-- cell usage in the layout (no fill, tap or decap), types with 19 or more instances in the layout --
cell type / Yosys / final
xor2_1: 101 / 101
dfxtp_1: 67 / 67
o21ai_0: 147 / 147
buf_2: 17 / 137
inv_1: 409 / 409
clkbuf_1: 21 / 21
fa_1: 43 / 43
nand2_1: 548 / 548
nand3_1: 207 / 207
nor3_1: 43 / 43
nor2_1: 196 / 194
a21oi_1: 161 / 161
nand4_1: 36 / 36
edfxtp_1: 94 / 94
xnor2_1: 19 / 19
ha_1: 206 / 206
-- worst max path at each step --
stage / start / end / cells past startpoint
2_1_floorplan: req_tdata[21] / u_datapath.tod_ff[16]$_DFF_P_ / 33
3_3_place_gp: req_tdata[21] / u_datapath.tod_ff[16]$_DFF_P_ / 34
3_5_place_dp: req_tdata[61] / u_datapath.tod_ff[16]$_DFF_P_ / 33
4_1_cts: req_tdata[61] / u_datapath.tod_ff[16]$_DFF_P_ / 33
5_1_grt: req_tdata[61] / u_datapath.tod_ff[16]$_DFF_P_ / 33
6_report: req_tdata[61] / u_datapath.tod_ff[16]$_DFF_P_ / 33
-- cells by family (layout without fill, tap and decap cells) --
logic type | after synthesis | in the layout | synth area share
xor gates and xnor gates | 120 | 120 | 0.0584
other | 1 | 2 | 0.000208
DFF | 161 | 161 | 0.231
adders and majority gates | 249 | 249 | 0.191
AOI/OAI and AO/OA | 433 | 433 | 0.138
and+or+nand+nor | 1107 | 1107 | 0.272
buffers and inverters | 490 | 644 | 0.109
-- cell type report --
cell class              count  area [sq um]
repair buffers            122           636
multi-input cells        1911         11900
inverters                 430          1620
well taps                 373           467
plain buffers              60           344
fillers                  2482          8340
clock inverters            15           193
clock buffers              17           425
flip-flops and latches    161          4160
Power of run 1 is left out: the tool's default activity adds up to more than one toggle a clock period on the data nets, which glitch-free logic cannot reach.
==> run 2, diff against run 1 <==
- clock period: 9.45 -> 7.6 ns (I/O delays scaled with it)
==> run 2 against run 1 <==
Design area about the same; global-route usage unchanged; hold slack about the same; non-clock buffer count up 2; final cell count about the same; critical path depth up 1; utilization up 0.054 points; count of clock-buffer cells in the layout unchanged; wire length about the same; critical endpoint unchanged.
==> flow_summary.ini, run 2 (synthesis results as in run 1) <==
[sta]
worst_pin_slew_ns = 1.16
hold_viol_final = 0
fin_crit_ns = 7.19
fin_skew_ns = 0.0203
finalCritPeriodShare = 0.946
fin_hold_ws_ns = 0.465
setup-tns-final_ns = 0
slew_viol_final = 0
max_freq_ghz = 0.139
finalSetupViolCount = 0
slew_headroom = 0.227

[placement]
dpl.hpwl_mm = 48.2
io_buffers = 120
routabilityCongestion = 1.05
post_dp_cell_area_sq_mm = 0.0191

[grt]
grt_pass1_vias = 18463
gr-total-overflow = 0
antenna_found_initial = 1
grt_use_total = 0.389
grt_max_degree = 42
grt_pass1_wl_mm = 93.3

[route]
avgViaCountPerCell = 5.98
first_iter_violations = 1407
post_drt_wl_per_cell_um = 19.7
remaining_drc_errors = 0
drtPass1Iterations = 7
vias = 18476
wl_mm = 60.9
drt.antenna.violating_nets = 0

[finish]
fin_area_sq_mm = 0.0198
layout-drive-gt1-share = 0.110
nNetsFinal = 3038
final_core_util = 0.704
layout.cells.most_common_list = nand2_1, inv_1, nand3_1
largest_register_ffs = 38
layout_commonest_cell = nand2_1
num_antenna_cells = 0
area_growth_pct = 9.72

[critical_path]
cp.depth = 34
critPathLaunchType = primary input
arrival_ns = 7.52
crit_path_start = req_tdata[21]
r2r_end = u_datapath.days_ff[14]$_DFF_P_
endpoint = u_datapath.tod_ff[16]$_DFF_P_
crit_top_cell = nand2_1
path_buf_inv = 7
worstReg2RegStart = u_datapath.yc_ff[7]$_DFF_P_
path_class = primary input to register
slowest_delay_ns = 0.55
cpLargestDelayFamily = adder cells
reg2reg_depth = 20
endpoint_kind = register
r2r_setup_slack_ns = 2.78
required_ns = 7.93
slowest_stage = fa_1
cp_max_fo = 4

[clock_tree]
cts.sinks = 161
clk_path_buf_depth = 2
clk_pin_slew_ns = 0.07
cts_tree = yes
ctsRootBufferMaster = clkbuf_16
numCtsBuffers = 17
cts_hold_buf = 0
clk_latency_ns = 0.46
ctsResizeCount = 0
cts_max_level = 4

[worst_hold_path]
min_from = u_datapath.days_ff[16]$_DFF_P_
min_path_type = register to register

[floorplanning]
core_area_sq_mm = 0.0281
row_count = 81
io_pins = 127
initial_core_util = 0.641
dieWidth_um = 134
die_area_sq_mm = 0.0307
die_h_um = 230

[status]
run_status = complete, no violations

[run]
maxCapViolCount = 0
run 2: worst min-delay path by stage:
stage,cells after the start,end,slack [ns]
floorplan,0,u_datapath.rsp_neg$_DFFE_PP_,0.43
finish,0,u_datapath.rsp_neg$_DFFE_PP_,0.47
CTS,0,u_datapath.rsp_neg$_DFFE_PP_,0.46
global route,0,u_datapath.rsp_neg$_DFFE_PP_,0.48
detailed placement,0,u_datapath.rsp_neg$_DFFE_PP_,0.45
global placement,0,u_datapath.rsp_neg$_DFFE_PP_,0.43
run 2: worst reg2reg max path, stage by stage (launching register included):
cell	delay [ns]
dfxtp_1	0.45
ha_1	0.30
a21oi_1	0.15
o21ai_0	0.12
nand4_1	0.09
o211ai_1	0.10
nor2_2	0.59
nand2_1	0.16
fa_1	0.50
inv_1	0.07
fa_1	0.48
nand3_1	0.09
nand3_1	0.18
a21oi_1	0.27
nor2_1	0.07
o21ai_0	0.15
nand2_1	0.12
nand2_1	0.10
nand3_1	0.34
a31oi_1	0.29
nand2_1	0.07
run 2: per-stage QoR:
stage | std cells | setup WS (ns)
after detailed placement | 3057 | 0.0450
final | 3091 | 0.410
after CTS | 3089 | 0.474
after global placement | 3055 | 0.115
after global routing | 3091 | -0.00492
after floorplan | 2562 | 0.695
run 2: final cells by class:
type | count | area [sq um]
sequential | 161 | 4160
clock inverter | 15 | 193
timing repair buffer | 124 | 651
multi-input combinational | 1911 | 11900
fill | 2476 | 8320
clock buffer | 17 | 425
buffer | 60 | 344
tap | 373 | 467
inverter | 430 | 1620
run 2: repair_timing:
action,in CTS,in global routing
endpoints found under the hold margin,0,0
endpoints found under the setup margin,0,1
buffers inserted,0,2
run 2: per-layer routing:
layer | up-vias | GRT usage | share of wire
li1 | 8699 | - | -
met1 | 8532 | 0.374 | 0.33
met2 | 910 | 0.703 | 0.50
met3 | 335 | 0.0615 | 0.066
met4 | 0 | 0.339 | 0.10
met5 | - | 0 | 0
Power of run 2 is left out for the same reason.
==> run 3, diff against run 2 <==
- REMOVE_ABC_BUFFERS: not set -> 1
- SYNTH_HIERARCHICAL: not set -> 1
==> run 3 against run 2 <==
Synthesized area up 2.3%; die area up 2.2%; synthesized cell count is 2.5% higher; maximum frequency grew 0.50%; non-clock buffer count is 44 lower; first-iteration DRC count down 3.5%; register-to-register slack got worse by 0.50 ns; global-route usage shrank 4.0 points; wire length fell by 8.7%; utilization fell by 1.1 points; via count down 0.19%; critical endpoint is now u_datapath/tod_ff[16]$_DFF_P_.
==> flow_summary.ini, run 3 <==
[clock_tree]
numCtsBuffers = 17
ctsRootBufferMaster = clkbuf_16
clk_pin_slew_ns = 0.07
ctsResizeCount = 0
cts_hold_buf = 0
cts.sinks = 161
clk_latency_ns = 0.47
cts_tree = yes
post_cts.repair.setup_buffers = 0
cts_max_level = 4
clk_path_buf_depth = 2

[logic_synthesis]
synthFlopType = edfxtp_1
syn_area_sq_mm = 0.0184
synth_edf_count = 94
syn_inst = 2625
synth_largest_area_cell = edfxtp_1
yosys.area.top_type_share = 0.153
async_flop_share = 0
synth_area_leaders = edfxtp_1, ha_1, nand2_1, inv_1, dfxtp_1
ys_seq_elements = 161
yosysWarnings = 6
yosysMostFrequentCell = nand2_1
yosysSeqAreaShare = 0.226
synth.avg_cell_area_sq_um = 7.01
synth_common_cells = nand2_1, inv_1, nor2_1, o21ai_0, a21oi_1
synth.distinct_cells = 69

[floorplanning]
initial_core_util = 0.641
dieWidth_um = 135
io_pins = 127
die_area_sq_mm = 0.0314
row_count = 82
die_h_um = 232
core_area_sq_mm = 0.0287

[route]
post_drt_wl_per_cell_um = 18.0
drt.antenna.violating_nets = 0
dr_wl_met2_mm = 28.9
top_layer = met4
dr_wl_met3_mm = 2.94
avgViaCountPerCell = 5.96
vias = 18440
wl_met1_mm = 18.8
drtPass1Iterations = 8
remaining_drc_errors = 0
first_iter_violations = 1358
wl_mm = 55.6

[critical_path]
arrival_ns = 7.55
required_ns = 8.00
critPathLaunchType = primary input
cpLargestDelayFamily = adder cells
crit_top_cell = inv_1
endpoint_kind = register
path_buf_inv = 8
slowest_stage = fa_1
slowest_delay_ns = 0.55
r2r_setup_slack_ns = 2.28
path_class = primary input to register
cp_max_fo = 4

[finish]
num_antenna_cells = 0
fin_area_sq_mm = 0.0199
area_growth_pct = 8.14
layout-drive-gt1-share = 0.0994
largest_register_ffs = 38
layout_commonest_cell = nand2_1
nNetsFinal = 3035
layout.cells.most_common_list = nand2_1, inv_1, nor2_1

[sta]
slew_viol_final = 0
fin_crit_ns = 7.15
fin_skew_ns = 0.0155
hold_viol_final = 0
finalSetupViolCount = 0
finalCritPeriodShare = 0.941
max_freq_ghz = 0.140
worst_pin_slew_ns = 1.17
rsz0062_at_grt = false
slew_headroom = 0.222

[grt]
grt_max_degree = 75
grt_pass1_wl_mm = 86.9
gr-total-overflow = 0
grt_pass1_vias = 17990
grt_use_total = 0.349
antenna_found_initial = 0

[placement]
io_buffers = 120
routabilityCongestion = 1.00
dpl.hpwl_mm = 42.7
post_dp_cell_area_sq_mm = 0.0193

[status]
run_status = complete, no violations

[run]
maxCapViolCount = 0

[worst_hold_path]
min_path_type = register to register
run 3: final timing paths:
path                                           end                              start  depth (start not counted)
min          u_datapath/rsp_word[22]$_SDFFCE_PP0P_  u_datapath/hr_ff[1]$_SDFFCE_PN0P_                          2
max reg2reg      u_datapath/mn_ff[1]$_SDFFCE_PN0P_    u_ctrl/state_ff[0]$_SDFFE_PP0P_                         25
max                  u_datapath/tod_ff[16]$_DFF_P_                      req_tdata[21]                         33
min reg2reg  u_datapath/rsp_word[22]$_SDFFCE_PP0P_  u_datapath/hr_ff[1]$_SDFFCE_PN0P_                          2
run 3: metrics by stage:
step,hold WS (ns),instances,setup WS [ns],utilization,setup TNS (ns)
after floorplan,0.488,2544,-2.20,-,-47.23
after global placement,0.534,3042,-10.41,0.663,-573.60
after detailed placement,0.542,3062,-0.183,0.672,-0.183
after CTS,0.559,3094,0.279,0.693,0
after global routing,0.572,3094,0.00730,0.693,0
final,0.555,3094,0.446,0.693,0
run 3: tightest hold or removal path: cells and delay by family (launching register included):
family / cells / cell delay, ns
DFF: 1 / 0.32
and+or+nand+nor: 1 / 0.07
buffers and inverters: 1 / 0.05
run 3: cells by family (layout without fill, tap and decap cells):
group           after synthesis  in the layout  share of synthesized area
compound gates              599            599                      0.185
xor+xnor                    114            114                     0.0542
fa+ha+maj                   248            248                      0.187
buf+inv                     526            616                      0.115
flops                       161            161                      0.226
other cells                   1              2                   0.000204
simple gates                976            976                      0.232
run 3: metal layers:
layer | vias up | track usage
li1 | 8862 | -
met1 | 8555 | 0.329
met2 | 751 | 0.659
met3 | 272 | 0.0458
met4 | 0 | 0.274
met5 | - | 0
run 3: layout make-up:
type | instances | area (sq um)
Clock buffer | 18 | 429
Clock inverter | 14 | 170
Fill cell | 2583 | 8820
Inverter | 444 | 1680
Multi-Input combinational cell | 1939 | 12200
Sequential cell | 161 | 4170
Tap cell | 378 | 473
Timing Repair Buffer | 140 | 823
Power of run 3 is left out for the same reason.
==
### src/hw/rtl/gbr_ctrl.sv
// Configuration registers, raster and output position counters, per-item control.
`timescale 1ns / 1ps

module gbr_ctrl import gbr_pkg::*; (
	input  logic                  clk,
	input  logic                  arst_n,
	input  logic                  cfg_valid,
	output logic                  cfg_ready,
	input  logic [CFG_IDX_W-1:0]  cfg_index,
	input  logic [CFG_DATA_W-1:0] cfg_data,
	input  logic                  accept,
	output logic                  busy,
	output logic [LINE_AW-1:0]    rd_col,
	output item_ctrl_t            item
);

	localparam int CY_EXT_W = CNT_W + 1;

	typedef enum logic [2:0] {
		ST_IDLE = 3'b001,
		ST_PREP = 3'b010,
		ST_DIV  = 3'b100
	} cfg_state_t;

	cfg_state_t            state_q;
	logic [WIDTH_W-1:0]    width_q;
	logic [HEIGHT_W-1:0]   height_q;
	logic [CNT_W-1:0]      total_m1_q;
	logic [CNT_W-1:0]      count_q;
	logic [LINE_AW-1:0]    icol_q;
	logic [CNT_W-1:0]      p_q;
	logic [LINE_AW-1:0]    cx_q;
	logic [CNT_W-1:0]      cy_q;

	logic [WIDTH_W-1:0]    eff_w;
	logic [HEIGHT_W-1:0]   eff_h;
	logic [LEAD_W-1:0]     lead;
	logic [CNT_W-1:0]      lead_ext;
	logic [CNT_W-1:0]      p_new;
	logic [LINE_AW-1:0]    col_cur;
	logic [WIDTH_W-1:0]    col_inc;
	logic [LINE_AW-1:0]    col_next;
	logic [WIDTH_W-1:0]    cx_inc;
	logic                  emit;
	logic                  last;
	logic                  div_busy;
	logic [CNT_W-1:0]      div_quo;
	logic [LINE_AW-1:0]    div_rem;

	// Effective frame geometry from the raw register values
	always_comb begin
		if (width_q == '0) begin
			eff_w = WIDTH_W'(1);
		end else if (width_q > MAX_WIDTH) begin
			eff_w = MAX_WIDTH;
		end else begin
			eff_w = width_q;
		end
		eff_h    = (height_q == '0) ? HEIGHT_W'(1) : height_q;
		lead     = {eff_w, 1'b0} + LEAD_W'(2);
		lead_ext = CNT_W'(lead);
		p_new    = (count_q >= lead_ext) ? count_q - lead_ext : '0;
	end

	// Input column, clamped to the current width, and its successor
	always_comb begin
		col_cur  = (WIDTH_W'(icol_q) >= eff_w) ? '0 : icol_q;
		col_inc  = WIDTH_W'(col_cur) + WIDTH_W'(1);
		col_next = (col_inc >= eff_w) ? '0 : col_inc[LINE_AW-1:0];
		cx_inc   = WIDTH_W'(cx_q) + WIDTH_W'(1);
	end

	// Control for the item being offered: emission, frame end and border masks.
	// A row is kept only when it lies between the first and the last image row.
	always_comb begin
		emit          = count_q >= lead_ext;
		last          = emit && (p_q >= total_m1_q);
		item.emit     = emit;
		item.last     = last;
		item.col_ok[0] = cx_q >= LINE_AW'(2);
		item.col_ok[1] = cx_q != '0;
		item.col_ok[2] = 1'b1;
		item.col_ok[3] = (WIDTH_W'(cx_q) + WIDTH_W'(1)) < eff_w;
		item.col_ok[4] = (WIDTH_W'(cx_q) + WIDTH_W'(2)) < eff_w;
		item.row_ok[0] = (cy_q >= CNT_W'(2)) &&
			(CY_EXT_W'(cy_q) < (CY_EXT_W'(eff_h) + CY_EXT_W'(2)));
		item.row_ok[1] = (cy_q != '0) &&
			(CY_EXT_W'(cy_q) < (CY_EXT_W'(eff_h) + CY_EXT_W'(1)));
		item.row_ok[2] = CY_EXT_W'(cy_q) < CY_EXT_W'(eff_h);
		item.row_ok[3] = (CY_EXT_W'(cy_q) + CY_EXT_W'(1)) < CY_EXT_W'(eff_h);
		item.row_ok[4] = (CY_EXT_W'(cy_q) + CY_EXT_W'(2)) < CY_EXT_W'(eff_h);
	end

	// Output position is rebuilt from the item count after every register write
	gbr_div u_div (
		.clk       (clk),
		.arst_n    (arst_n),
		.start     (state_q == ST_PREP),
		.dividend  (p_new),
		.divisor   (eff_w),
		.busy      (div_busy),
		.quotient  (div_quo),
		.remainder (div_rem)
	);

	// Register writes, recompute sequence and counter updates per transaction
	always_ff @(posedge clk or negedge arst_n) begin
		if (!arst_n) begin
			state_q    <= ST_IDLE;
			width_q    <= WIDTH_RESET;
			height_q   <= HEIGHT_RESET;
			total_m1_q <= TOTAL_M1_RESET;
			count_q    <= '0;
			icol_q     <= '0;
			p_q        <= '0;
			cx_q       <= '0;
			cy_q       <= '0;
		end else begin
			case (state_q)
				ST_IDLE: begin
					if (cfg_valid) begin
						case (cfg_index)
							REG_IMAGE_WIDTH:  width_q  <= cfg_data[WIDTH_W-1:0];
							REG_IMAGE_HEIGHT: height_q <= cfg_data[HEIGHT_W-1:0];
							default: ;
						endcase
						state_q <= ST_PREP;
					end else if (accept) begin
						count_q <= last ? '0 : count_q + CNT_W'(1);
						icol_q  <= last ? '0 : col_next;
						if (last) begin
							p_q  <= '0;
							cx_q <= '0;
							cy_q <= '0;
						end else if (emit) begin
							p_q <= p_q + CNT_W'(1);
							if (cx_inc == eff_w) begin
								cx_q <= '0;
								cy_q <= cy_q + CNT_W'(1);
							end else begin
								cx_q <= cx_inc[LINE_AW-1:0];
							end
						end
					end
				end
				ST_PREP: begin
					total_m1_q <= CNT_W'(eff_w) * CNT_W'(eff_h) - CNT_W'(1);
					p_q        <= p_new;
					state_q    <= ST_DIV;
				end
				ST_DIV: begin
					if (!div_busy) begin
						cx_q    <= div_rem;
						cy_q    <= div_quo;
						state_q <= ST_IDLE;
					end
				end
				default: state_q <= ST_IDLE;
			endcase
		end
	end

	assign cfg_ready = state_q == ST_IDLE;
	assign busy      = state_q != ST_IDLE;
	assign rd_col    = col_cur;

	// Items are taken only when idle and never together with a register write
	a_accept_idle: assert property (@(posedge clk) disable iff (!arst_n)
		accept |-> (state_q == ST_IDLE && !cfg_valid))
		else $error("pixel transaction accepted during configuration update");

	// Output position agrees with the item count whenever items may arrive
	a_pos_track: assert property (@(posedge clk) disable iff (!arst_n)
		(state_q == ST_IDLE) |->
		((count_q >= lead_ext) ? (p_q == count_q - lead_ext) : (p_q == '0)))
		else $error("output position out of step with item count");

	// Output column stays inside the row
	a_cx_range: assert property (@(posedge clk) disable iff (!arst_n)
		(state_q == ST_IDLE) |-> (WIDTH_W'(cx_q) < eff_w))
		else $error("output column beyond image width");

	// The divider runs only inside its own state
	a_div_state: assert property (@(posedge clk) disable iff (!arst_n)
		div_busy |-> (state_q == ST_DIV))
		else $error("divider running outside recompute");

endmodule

- Your task:
Where the listing above reaches the line that contains "DFF | 161 | 161 | 0.231", start retyping, and finish with the line that contains "fin_skew_ns = 0.0203"; reproduce those lines exactly and no others.

- Solution:
DFF | 161 | 161 | 0.231
adders and majority gates | 249 | 249 | 0.191
AOI/OAI and AO/OA | 433 | 433 | 0.138
and+or+nand+nor | 1107 | 1107 | 0.272
buffers and inverters | 490 | 644 | 0.109
-- cell type report --
cell class              count  area [sq um]
repair buffers            122           636
multi-input cells        1911         11900
inverters                 430          1620
well taps                 373           467
plain buffers              60           344
fillers                  2482          8340
clock inverters            15           193
clock buffers              17           425
flip-flops and latches    161          4160
Power of run 1 is left out: the tool's default activity adds up to more than one toggle a clock period on the data nets, which glitch-free logic cannot reach.
==> run 2, diff against run 1 <==
- clock period: 9.45 -> 7.6 ns (I/O delays scaled with it)
==> run 2 against run 1 <==
Design area about the same; global-route usage unchanged; hold slack about the same; non-clock buffer count up 2; final cell count about the same; critical path depth up 1; utilization up 0.054 points; count of clock-buffer cells in the layout unchanged; wire length about the same; critical endpoint unchanged.
==> flow_summary.ini, run 2 (synthesis results as in run 1) <==
[sta]
worst_pin_slew_ns = 1.16
hold_viol_final = 0
fin_crit_ns = 7.19
fin_skew_ns = 0.0203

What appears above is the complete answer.